In order to check whether the results above are universal or not, we take huge amount calculation for different combinations of system parameters. All the results demonstrate that the conclusion we have obtained is universal.

It is important to note that the proposed method can be applied to other solid materials with suitable transitions in the THz range, such as Cr³⁺:BeAl₂O₄ (alexandrite), having R line splittings of 41 cm⁻¹ (1.23 THz) [24]. The bulk ruby was proposed as a coherent THz source based on a V-type energy scheme, which needs two monochromatic optical beams (694.3 nm and 693.9 nm) as pump beams [18]. In contrast to this, the proposed method in this work only needs one monochromatic beam at 693.9 nm as the pump beam.

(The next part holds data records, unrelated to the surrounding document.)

$ cat src/rtl/bit_deser8_pkg.sv
// Shared constants and state encoding for the bit_deser8 serial-to-parallel stage.
// Imported by the interface and the deserializer so both agree on WIDTH and bit_cnt sizing.
package bit_deser8_pkg;

    localparam int unsigned WIDTH_DEFAULT = 8;

    typedef enum logic [1:0] {
        ST_EMPTY = 2'd0,
        ST_FILL  = 2'd1,
        ST_FULL  = 2'd2
    } state_e;

    // bit_cnt must be able to hold the value WIDTH itself, not just WIDTH-1.
    function automatic int unsigned cnt_width(input int unsigned width);
        return $clog2(width + 1);
    endfunction

endpackage

$ cat src/rtl/bit_deser8_if.sv
// Serial-in / word-out handshake bundle for bit_deser8.
// slave is the deserializer's view; master is the source/consumer side driving it.
interface bit_deser8_if
    import bit_deser8_pkg::*;
#(
    parameter int unsigned WIDTH = WIDTH_DEFAULT
) ();

    localparam int unsigned CNT_W = cnt_width(WIDTH);

    logic             clear;
    logic             in_valid;
    logic             in_bit;
    logic             in_ready;
    logic             out_valid;
    logic             out_ready;
    logic [WIDTH-1:0] out_bits;
    logic [CNT_W-1:0] bit_cnt;

    modport slave (
        input  clear,
        input  in_valid,
        input  in_bit,
        output in_ready,
        output out_valid,
        input  out_ready,
        output out_bits,
        output bit_cnt
    );

    modport master (
        output clear,
        output in_valid,
        output in_bit,
        input  in_ready,
        input  out_valid,
        output out_ready,
        input  out_bits,
        input  bit_cnt
    );

endinterface

$ cat src/rtl/bit_deser8.sv
// Serial-to-parallel front stage: assembles WIDTH bits MSB-first and holds the word
// under a valid/ready handshake, backpressuring the serial source while it is held.
module bit_deser8
    import bit_deser8_pkg::*;
#(
    parameter int unsigned WIDTH = WIDTH_DEFAULT
) (
    input  logic           clk,
    input  logic           rst_n,
    bit_deser8_if.slave    bus
);

    localparam int unsigned CNT_W = cnt_width(WIDTH);
    localparam logic [CNT_W-1:0] LAST_CNT = CNT_W'(WIDTH - 1);

    state_e           state_q, state_d;
    logic [WIDTH-1:0] sreg_q, sreg_d;
    logic [CNT_W-1:0] cnt_q, cnt_d;

    logic in_ready;
    logic out_valid;
    logic accept;
    logic take;

    always_ff @(posedge clk or negedge rst_n) begin
        if (!rst_n) begin
            state_q <= ST_EMPTY;
            sreg_q  <= '0;
            cnt_q   <= '0;
        end else begin
            state_q <= state_d;
            sreg_q  <= sreg_d;
            cnt_q   <= cnt_d;
        end
    end

    always_comb begin
        state_d   = state_q;
        sreg_d    = sreg_q;
        cnt_d     = cnt_q;
        in_ready  = 1'b0;
        out_valid = 1'b0;

        // out_ready only reaches in_ready while a word is held, so a take and the
        // first bit of the next word can share a cycle.
        case (state_q)
            ST_EMPTY, ST_FILL: in_ready = 1'b1;
            ST_FULL: begin
                out_valid = 1'b1;
                in_ready  = bus.out_ready;
            end
            default: in_ready = 1'b0;
        endcase

        if (bus.clear) begin
            in_ready = 1'b0;
        end

        accept = bus.in_valid & in_ready;
        take   = out_valid & bus.out_ready;

        if (bus.clear) begin
            state_d = ST_EMPTY;
            sreg_d  = '0;
            cnt_d   = '0;
        end else begin
            case (state_q)
                ST_EMPTY, ST_FILL: begin
                    if (accept) begin
                        sreg_d  = {sreg_q[WIDTH-2:0], bus.in_bit};
                        cnt_d   = cnt_q + CNT_W'(1);
                        state_d = (cnt_q == LAST_CNT) ? ST_FULL : ST_FILL;
                    end
                end
                ST_FULL: begin
                    if (take) begin
                        if (accept) begin
                            sreg_d  = {{(WIDTH-1){1'b0}}, bus.in_bit};
                            cnt_d   = CNT_W'(1);
                            state_d = ST_FILL;
                        end else begin
                            sreg_d  = '0;
                            cnt_d   = '0;
                            state_d = ST_EMPTY;
                        end
                    end
                end
                default: begin
                    state_d = ST_EMPTY;
                    sreg_d  = '0;
                    cnt_d   = '0;
                end
            endcase
        end
    end

    assign bus.in_ready  = in_ready;
    assign bus.out_valid = out_valid;
    assign bus.out_bits  = sreg_q;
    assign bus.bit_cnt   = cnt_q;

endmodule

$ cat src/flat_wrapper.sv
// flat-port wrapper written by rule: the top's interface ports become plain ports
module bit_deser8_flat import bit_deser8_pkg::*;
#(
    parameter int unsigned WIDTH = WIDTH_DEFAULT
)
  (clk, rst_n, bus_clear, bus_in_valid, bus_in_bit, bus_in_ready, bus_out_valid, bus_out_ready, bus_out_bits, bus_bit_cnt);
  bit_deser8_if #(.WIDTH(WIDTH)) bus_i ();
  input  logic clk;
  input  logic rst_n;
  input wire logic [$bits(bus_i.clear)-1:0] bus_clear;
  input wire logic [$bits(bus_i.in_valid)-1:0] bus_in_valid;
  input wire logic [$bits(bus_i.in_bit)-1:0] bus_in_bit;
  output wire logic [$bits(bus_i.in_ready)-1:0] bus_in_ready;
  output wire logic [$bits(bus_i.out_valid)-1:0] bus_out_valid;
  input wire logic [$bits(bus_i.out_ready)-1:0] bus_out_ready;
  output wire logic [$bits(bus_i.out_bits)-1:0] bus_out_bits;
  output wire logic [$bits(bus_i.bit_cnt)-1:0] bus_bit_cnt;
  assign bus_i.clear = bus_clear;
  assign bus_i.in_valid = bus_in_valid;
  assign bus_i.in_bit = bus_in_bit;
  assign bus_in_ready = bus_i.in_ready;
  assign bus_out_valid = bus_i.out_valid;
  assign bus_i.out_ready = bus_out_ready;
  assign bus_out_bits = bus_i.out_bits;
  assign bus_bit_cnt = bus_i.bit_cnt;
  bit_deser8 #(.WIDTH(WIDTH)) u_core (.clk(clk), .rst_n(rst_n), .bus(bus_i));
endmodule
$ cat config.mk
export PLATFORM = sky130hd
export DESIGN_NAME = bit_deser8_flat
export DESIGN_NICKNAME = d
export VERILOG_FILES = /design/src/rtl/bit_deser8_pkg.sv /design/src/rtl/bit_deser8_if.sv /design/src/rtl/bit_deser8.sv /design/src/flat_wrapper.sv
export SDC_FILE = /design/constraint.sdc
export NUM_CORES = 1
export LEC_CHECK = 0
export ABC_CLOCK_PERIOD_IN_PS = 2300
export CAP_MARGIN = 10
export CORE_MARGIN = 2
export CORE_UTILIZATION = 45
export DETAILED_ROUTE_END_ITERATION = 10
export GPL_TIMING_DRIVEN = 0
export PLACE_DENSITY_LB_ADDON = 0.2
export SLEW_MARGIN = 20
export SYNTH_ARGS = -nofsm -noshare
export SYNTH_HDL_FRONTEND = slang
export SYNTH_SLANG_ARGS = --single-unit
$ cat constraint.sdc
create_clock -name clk -period 2.3 [get_ports clk]
set_clock_uncertainty 0.1 [all_clocks]
set_input_delay 0.345 -clock clk [delete_from_list [all_inputs] [get_ports clk]]
set_output_delay 0.345 -clock clk [all_outputs]
set_load 0.05 [all_outputs]
# ---- Word level (Yosys, flattened, before mapping)
# Cells that the tools add are included.
dict set report word_totals {
  n_memories 0
  out_inout_bits 14
  mem_bits_ro 0
  mem_bits_rw 0
  regBits 14
  latch_bits 0
  wordCells 33
  input_bits 6
}
dict set report classes {
  shift 0
  div_mod_pow 0
  addsub 1
  mul 0
  order_cmp 0
  n_eq_ne 5
  muxes 19
  n_reduce_logical 3
  n_bitwise 2
}
# op n
set ops {}
lappend ops {{8-bit 2-to-1 mux} 3}
lappend ops {{8-bit case mux with 2 select lines} 1}
lappend ops {{4-bit 2-to-1 mux} 3}
lappend ops {{2-bit 2-to-1 mux} 4}
lappend ops {{4-bit case mux with 2 select lines} 1}
lappend ops {{3-bit by 2-bit != test with 1-bit output, second input constant} 2}
lappend ops {{1-bit 2-to-1 mux} 5}
lappend ops {{4-bit by 1-bit adder with 4-bit output, second input constant} 1}
lappend ops {{4-bit by 3-bit equality test with 1-bit output, second input constant} 1}
lappend ops {{2-bit case mux with 2 select lines} 1}
lappend ops {{1-bit AND} 2}
lappend ops {{2-bit by 1-bit equality test with 1-bit output, second input constant} 1}
lappend ops {{2-bit equality test, second input constant} 1}
lappend ops {{2-bit zero test} 1}
lappend ops {{1-bit case mux with 2 select lines} 1}
lappend ops {{2-bit AND reduction} 1}
lappend ops {{2-bit OR reduction} 1}

# ---- Logic depth before layout (Yosys ltp)
# Gate-level depths: netlist of run 1.
dict set report logic_depth {
  word_depth 9
  ltp_mapped 5
  ltp_nobuf 4
}

# ---- Least setup slack after synthesis of run 1
# Ideal clock, no wire load.
dict set report synth_path {
  path_kind {register -> output}
  start {register u_core.state_q[0]}
  end {output bus_in_ready}
  n_path_buf 0
  slack_ns 0.492
  arrival_ns 1.363
  required_time_ns 1.855
  stages_incl_launch_ff 3
  cell_sequence {dfrtp_1 -> nand2b_1 -> a21oi_1}
}
dict set report synth_via {
  elab_chain_len 4
  word_cells_on_any_way 6
  classes_between {eq/ne: 2; mux: 2; reduce/logical: 2}
}
# element line_no
set synth_rtl {}
lappend synth_rtl {{start, declared} bit_deser8.sv:16} ;# state_e state_q, state_d;
lappend synth_rtl {{start signal, assigned} bit_deser8.sv:31} ;# state_q <= state_d;
lappend synth_rtl {{2-bit by 1-bit equality test with 1-bit output or 2-bit zero test (tied branches)} bit_deser8.sv:46} ;# case (state_q)
lappend synth_rtl {{2-bit OR reduction} bit_deser8.sv:46}
lappend synth_rtl {{1-bit case mux with 2 select lines *} bit_deser8.sv:46}
lappend synth_rtl {{1-bit 2-to-1 mux *} bit_deser8.sv:55} ;# if (bus.clear) begin
lappend synth_rtl {{end, declared} flat_wrapper.sv:13} ;# output wire logic [$bits(bus_i.in_ready)-1:0] bus_in_ready;
# Mark *: on every way between the ends. The rest lies on a longest branch, timed or not.

# ---- Worst setup path after layout of run 1
dict set report layout_path {
  start {input bus_out_ready}
  end {output bus_in_ready}
}
dict set report layout_via {
  elab_chain_len 2
}
# element line_no
set layout_rtl {}
lappend layout_rtl {{start, declared} flat_wrapper.sv:15} ;# input wire logic [$bits(bus_i.out_ready)-1:0] bus_out_ready;
lappend layout_rtl {{1-bit case mux with 2 select lines} bit_deser8.sv:46}
lappend layout_rtl {{1-bit 2-to-1 mux} bit_deser8.sv:55}
# No other way between the ends.

==> results of run 1 <==
worst max path at each step:
stage,to,startpoint
after floorplan,bus_in_ready,u_core.state_q[0]
after global placement,bus_in_ready,bus_out_ready
after detailed placement,bus_in_ready,bus_out_ready
after CTS,bus_out_valid,u_core.state_q[1]
after global routing,bus_in_ready,bus_out_ready
final,bus_in_ready,bus_out_ready
logic make-up after synthesis:
group	synth area share, %
fa+ha+maj	1.74
buf+inv	6.61
compound gates	25.2
simple gates	17.7
flops	48.7
synth_stat cells, drive strengths merged:
cell type and number:
dfrtp 14, nand4 6, a21bo 5, buf 5
a21oi 4, a32o 4, nor2b 3, nand2b 2
nand3 2, nor2 2, o21ai 2, a2111oi 1
a41oi 1, and4 1, clkbuf 1, ha 1
inv 1, nand2 1, nand3b 1, nor3b 1
o21a 1, o221ai 1, o22ai 1, o31ai 1
or4b 1
per-layer routing:
layer | track usage [%] | vias to the layer above | share of wire [%]
li1 | - | 282 | -
met1 | 24.5 | 283 | 48
met2 | 22.1 | 15 | 46
met3 | 2.50 | 2 | 4.7
met4 | 7.88 | 0 | 0.71
met5 | 0 | - | 0
state kept, by name (all words and copies together), names as in the netlist:
signal,flops
u_core.bus.bit_cnt,4
u_core.state_q,2
u_core.bus.out_bits,8
placed cells by master (no fill, tap or decap), drive strengths merged:
cell | Yosys | layout
inv | 1 | 1
nor3b | 1 | 1
a32o | 4 | 4
nand2 | 1 | 1
dlygate4sd2 | 0 | 1
nand2b | 2 | 2
o31ai | 1 | 1
a41oi | 1 | 1
ha | 1 | 1
o21ai | 2 | 2
clkdlybuf4s50 | 0 | 15
o221ai | 1 | 1
a21oi | 4 | 4
nand4 | 6 | 6
nor2b | 3 | 3
nand3b | 1 | 1
clkbuf | 1 | 5
o21a | 1 | 1
nand3 | 2 | 2
dlymetal6s2s | 0 | 1
o22ai | 1 | 1
a2111oi | 1 | 1
nor2 | 2 | 2
dfrtp | 14 | 14
buf | 5 | 5
and4 | 1 | 1
a21bo | 5 | 5
or4b | 1 | 1
area by class of cell:
class / count / share of cell area, %
Buffer: 6 / 4.62
Clock buffer: 4 / 3.83
Inverter: 1 / 0.396
Multi-Input combinational cell: 42 / 33.9
Sequential cell: 14 / 37.0
Tap cell: 16 / 2.11
Timing Repair Buffer: 17 / 18.1
per-stage QoR:
stage                     std cells  total power [uW]  utilization (%)  area (um2)
after floorplan                  63               310                -         719
after global placement           96               339             60.4         910
after detailed placement         96               339             60.4         910
after CTS                       100               513             62.7         945
after global routing            100               530             62.9         947
final                           100               508             62.9         947
worst reg2reg max path, stage by stage (launching register included):
cell     delay (ps)
dfrtp_1         440
or4b_4          530
buf_6           150
nand4_1          80
a21bo_1         200
where the power goes:
group          internal (uW)  switching, uW
sequential               252           6.96
clock                   96.1           78.8
combinational           26.3           47.4
total                    375            133
==> flow_summary.toml, run 1 <==
[outcome]
status = "complete, no violations"

[yosys]
syn_inst = 63
netlist_area_um2 = 719
synth.largest_area_cell = "dfrtp_1"
ys_ff_latch = 14
ys_types = 27
ys_top_cells_by_area = "dfrtp_1 (49%), a21bo_1 (7.0%), a32o_1 (5.6%)"
yosysWarnings = 0
yosysTopAreaCellShare_pct = 48.7
synth_area_per_cell_um2 = 11.4
yosysSeqAreaShare_pct = 48.7
syn_nets = 70

[layout]
fill_cells = 129
antenna_cells = 0
drive_gt1_share_pct = 13.1
regArea_um2 = 350
nets = 92
area_delta_synth_final_pct = 31.7
multi_input_area_um2 = 322

[worst_hold_path]
hold_end = "u_core.bus.bit_cnt[2]"
hp-class = "input pin to flop"
min-delay-start = "bus_clear"
holdPathStages = 2

[critical_path]
path_buf_inv = 2
start_kind = "input pin"
r2r_slack_ps = 700
slowest_stage = "clkdlybuf4s50_1"
path_cells = "clkdlybuf4s50_1 > nand2b_1 > a21oi_1 > dlygate4sd2_1"
critPathRequiredTime_ps = 1860
worstSetupPathType = "input pin to primary output"
end_kind = "primary output"
cp.depth = 4
arrival_ps = 1740
crit_family = "buffers and inverters"
reg2reg_to = "u_core.bus.out_bits[6]"
worstRegToRegCells = 4
path_max_fanout = 6
crit_path_max_incr_delay_ps = 560
r2r-start = "u_core.state_q[0]"

[clock_network]
clockBufferDepth = 2
worstSkewPairLatency_ps = 270
cts_hold_buf = 0
cts.htree.levels = 1
cts_setup_buffers = 0
numCtsBuffers = 3
cts_resized = 1
cts_tree = "done"
cts_num_sinks = 14
clk_pin_slew_ps = 80
root_buffer = "clkbuf_4"

[floorplanning]
core-area_um2 = 1510
start_util_pct = 47.8
die_area_um2 = 1930
rows = 14
die_width_um = 44.0
die_y_um = 44.0
ios = 20

[placement]
place_hpwl_um = 1030
portBuffers = 17
gp_congestion = 0.780
place_ws_ps = -166

[timing]
rsz0062_at_grt = "no"
fin_crit_sh_pct = 95.2
maxSlewViolCount = 0
worst_pin_slew_ps = 615
final.setup.worst_slack_ps = 110
relSlewSlack_pct = 58.9
tns_ps = 0
setup_viol = 0
fmax_mhz = 457
final_hold_viol_count = 0
period_needed_ps = 2190
holdWs_ps = 161

[pwr]
power_density_nw_per_um2 = 536
p_leak_uw = 0.000452
ir_drop_mv = 0.308

[global_routing]
track_usage_pct = 16.1
grt-ovfl-total = 0
grt_pass1_vias = 537
grt_pass1_wl_um = 2310
grt_start_max_net_pins = 15
antenna_found_initial = 0

[route]
ant_nets = 0
drc = 0
wl_per_cell_um = 14.0
drtIter0Drc = 16
drtPass1Iterations = 4
totalWireLength_um = 1400
via_per_inst = 5.82
num_vias = 582

[job]
maxCapViolCount = 0
Note: power is estimated with default switching activity, not from simulation.
==> inputs of run 2 (changes only) <==
--- a/config.mk
+++ b/config.mk
@@ -5,9 +5,7 @@
 export SDC_FILE = /design/constraint.sdc
 export NUM_CORES = 1
 export LEC_CHECK = 0
-export ABC_CLOCK_PERIOD_IN_PS = 2300
 export CAP_MARGIN = 10
-export CORE_MARGIN = 2
 export CORE_UTILIZATION = 45
 export DETAILED_ROUTE_END_ITERATION = 10
 export GPL_TIMING_DRIVEN = 0
==> run 2 against run 1 <==
Compared with the run above:
- register-to-register slack hardly changed
- sequential power barely moved
- sequential share of layout area is the same
==> flow_summary.toml, run 2 (synthesis gave the netlist of run 1 again) <==
[layout]
largest_register_ffs = 8
drive_gt1_share_pct = 13.1
area_delta_synth_final_pct = 31.7
nets = 92
final_area_um2 = 947
mostFrequentLayoutCells = "clkdlybuf4s50_1 (15), dfrtp_1 (14), nand4_1 (6)"
antenna_cells = 0
fill_cells = 134
final_common_cell = "clkdlybuf4s50_1"

[route]
drtPass1Iterations = 4
ant_nets = 0
num_vias = 601
via_per_inst = 6.01
drc = 0
totalWireLength_um = 1430
wl_per_cell_um = 14.3
drtIter0Drc = 13

[clock_network]
cts_num_sinks = 14
worstSkewPairLatency_ps = 280
clk_pin_slew_ps = 80
cts_tree = "done"
root_buffer = "clkbuf_4"
numCtsBuffers = 3
cts.htree.levels = 1
clockBufferDepth = 2

[critical_path]
arrival_ps = 1760
crit_path_max_incr_delay_ps = 560
worstRegToRegCells = 4
r2r-start = "u_core.state_q[0]"
cp-endpoint = "bus_in_ready"
cp.depth = 4
critPathRequiredTime_ps = 1860
slowest_stage = "clkdlybuf4s50_1"
reg2reg_to = "u_core.bus.out_bits[6]"
start_kind = "input pin"
path_buf_inv = 2
crit_family = "buffers and inverters"
path_cells = "clkdlybuf4s50_1 > nand2b_1 > a21oi_1 > dlygate4sd2_1"
end_kind = "primary output"
crit_path_start = "bus_out_ready"
path_max_fanout = 6
r2r_slack_ps = 700
worstSetupPathType = "input pin to primary output"

[outcome]
status = "complete, no violations"

[global_routing]
grt-ovfl-total = 0
grt_pass1_wl_um = 2330
grt_start_max_net_pins = 15
track_usage_pct = 17.7
antenna_found_initial = 0
grt_pass1_vias = 498

[timing]
fmax_mhz = 453
final_hold_viol_count = 0
rsz0062_at_grt = "no"
setup_viol = 0
worst_pin_slew_ps = 625
holdWs_ps = 161
relSlewSlack_pct = 58.2
final.setup.worst_slack_ps = 93.0
maxSlewViolCount = 0
fin_crit_sh_pct = 96.0
period_needed_ps = 2210

[pwr]
power_density_nw_per_um2 = 536
clkPwrFrac_pct = 34.4
netSwitchingPower_uw = 133
ir_drop_mv = 0.501
p_int_uw = 375
p_sw_share_pct = 26.3
p_comb_share_pct = 14.6
pwr-share-seq_pct = 51.0
total_power_uw = 508
p_leak_uw = 0.000452

[floorplanning]
die_width_um = 42.0
core-area_um2 = 1510
die_y_um = 42.0
die_area_um2 = 1760
rows = 14
ios = 20
start_util_pct = 47.8

[job]
maxCapViolCount = 0

[placement]
place_area_um2 = 910
gp_congestion = 0.764
portBuffers = 17
place_ws_ps = -178
place_hpwl_um = 1010

[worst_hold_path]
hp-class = "input pin to flop"
holdPathStages = 2
run 2: cell counts in the layout (fill, tap and decap cells not counted):
Identical to the previous run, type by type.
run 2: how the worst min path moves through the flow:
| stage | from | endpoint | slack, ps |
|---|---|---|---|
| 2_1_floorplan | rst_n | u_core.bus.bit_cnt[0] | -50 |
| 3_3_place_gp | u_core.bus.out_bits[7] | u_core.bus.out_bits[7] | 370 |
| 3_5_place_dp | u_core.bus.out_bits[7] | u_core.bus.out_bits[7] | 380 |
| 4_1_cts | bus_clear | u_core.state_q[1] | 150 |
| 5_1_grt | bus_clear | u_core.bus.bit_cnt[2] | 150 |
| 6_report | bus_clear | u_core.state_q[1] | 160 |
run 2: layout make-up:
type | instances | area, um2 | share of cell area, %
Inverter | 1 | 3.75 | 0.396
Buffer | 6 | 43.8 | 4.62
Sequential cell | 14 | 350 | 37.0
Tap cell | 16 | 20.0 | 2.11
Multi-Input combinational cell | 42 | 322 | 33.9
Timing Repair Buffer | 17 | 171 | 18.1
Clock buffer | 4 | 36.3 | 3.83
run 2: stage by stage:
step,cells,utilization (%),TNS [ps]
global route,100,62.9,0
detailed placement,96,60.4,-178
CTS,100,62.7,0
global placement,96,60.4,-189
floorplan,63,-,0
finish,100,62.9,0
run 2: metal layers:
layer	up-vias	wire length (um)	global-route usage [%]
met4	0	22	7.74
met5	-	0	0
met3	4	67	5.17
met2	18	637	22.2
li1	289	-	-
met1	290	703	27.9
run 2: timing repair:
item | in CTS | in global routing
endpoints found under the setup margin | 1 | 1
gates resized for setup | 1 | 1
setup buffers | 0 | 0
hold buffers | 0 | 0
run 2: worst reg2reg max path: cells and delay by family (launching register included):
family | cells | cell delay, ps
AND/OR/NAND/NOR | 2 | 610
buffers and inverters | 1 | 150
flip-flops | 1 | 440
AO/OA/AOI/OAI | 1 | 200
run 2: power by group through the flow:
stage	logic (uW)	clock network [uW]	registers, uW
2_1_floorplan	29.2	0	280
3_3_place_gp	74.7	0	264
3_5_place_dp	74.9	0	264
4_1_cts	74.6	181	259
5_1_grt	79.8	195	261
6_report	74.1	175	259
==> RTL change: new RTL, settings of run 1 <==
Re-encode `state_e` (3 states) as one-hot, 3 bits wide.
--- a/src/rtl/bit_deser8_pkg.sv
+++ b/src/rtl/bit_deser8_pkg.sv
@@ -4,10 +4,10 @@
 
     localparam int unsigned WIDTH_DEFAULT = 8;
 
-    typedef enum logic [1:0] {
-        ST_EMPTY = 2'd0,
-        ST_FILL  = 2'd1,
-        ST_FULL  = 2'd2
+    typedef enum logic [2:0] {
+        ST_EMPTY = 3'b001,
+        ST_FILL  = 3'b010,
+        ST_FULL  = 3'b100
     } state_e;
 
     // bit_cnt must be able to hold the value WIDTH itself, not just WIDTH-1.
Behaviour: no difference found for any inputs over 10 cycles, from zero or initial values and one cycle with rst_n low; not proved beyond that.
==> RTL change against run 1 <==
  * Maximum frequency increased by 2.9%
  * Synthesized area increased by 1.4%
  * Synthesized cell count decreased by 11%
  * Total power increased by 7.5%
  * Clock power decreased by 13%
  * Sequential cell count increased by 1
  * Count of clock-buffer cells in the layout unchanged
  * Worst setup slack improved by 0.061 ns
  * Sequential share of layout area increased by 2.1 points
  * Design area increased by 1.7%
  * Non-clock buffer count decreased by 3
  * Cell count decreased by 5.0%
  * Routed wire length increased by 5.6%
  * Highest routed layer unchanged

The obvious advantages of the proposed THz emitter over other THz sources are compactness, cheap, diminutive, and ease of handling, thus opening a way for orders of magnitude increase in THz tomography, nondestructive quality control, medical diagnostics, biomaterial characterization, and so on. A rigorous challenge is the proposed THz emitter could work better at low temperature 4.2K because the absorption coefficient of ruby for the 344 μm wavelength is about 0.4 cm⁻¹ for the ordinary ray and 0.5 cm⁻¹ for the extraordinary ray at 300K, and less than 0.01 cm⁻¹ at 4.2K [17]. It is necessary to perform some experiments to search some ways to overcome this weak point.

Conclusions

In this work, we build a novel model for 1D active disordered medium made of ruby grains with a three-level atomic system to discuss random lasing phenomenon in THz domain. Our results suggest that THz random lasing could occur under suitable conditions. Our findings are significant for expanding random laser concept into THz domain and have potential application to construct new type of THz source.